Starting at the line containing "met5 | 0 | - | 0 |" and ending at the line containing "margin | 34 | 35 |", print every line of the material below exactly, both ends included, and stop there.

SOURCE RECORDS START

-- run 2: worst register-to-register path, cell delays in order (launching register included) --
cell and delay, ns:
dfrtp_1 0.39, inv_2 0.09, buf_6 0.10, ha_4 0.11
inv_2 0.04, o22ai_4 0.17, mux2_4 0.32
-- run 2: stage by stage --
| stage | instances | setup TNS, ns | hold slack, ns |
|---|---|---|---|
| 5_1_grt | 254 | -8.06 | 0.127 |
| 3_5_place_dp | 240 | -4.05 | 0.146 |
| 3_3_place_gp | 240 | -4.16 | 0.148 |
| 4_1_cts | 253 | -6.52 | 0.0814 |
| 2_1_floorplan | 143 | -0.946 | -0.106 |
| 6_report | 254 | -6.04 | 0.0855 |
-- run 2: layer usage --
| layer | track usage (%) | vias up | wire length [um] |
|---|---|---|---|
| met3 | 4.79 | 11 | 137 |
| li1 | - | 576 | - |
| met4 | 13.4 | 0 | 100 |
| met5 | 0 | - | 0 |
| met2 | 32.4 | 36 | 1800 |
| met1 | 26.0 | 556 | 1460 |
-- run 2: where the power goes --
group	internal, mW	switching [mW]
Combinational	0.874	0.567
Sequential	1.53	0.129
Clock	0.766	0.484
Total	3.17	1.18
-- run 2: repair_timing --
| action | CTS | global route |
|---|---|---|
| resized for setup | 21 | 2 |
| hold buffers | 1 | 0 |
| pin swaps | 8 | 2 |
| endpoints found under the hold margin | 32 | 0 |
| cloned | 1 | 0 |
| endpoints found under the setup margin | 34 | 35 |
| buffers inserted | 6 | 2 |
`config.mk`:
```
export PLATFORM = sky130hd
export DESIGN_NAME = mlock_unit
export DESIGN_NICKNAME = d
export VERILOG_FILES = /design/src/rtl/mlock_pkg.sv /design/src/rtl/mlock_decide.sv /design/src/rtl/mlock_capture.sv /design/src/rtl/mlock_ctrl.sv /design/src/rtl/mlock_unit.sv
export SDC_FILE = /design/constraint.sdc
export NUM_CORES = 1
export LEC_CHECK = 0
export BUFFER_PORTS_ARGS = -buffer_cell sky130_fd_sc_hd__buf_2
export CELL_PAD_IN_SITES_DETAIL_PLACEMENT = 0
export CELL_PAD_IN_SITES_GLOBAL_PLACEMENT = 1
export CORE_MARGIN = 8
export CORE_UTILIZATION = 29
export CTS_BUF_LIST = sky130_fd_sc_hd__clkbuf_2
export DETAILED_ROUTE_END_ITERATION = 10
export PLACE_DENSITY_LB_ADDON = 0.25
export SLEW_MARGIN = 20
export SYNTH_ARGS = -nofsm -noshare
export SYNTH_HDL_FRONTEND = slang
export SYNTH_SLANG_ARGS = --single-unit
```
`constraint.sdc`:
```
create_clock -name clk -period 1.4 [get_ports clk]
set_clock_uncertainty 0.05 [all_clocks]
set_input_delay 0.21 -clock clk [delete_from_list [all_inputs] [get_ports clk]]
set_output_delay 0.21 -clock clk [all_outputs]
set_load 0.005 [all_outputs]
```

SOURCE RECORDS END

__EXERCISE RESULT__.
| met5 | 0 | - | 0 |
| met2 | 32.4 | 36 | 1800 |
| met1 | 26.0 | 556 | 1460 |
-- run 2: where the power goes --
group	internal, mW	switching [mW]
Combinational	0.874	0.567
Sequential	1.53	0.129
Clock	0.766	0.484
Total	3.17	1.18
-- run 2: repair_timing --
| action | CTS | global route |
|---|---|---|
| resized for setup | 21 | 2 |
| hold buffers | 1 | 0 |
| pin swaps | 8 | 2 |
| endpoints found under the hold margin | 32 | 0 |
| cloned | 1 | 0 |
| endpoints found under the setup margin | 34 | 35 |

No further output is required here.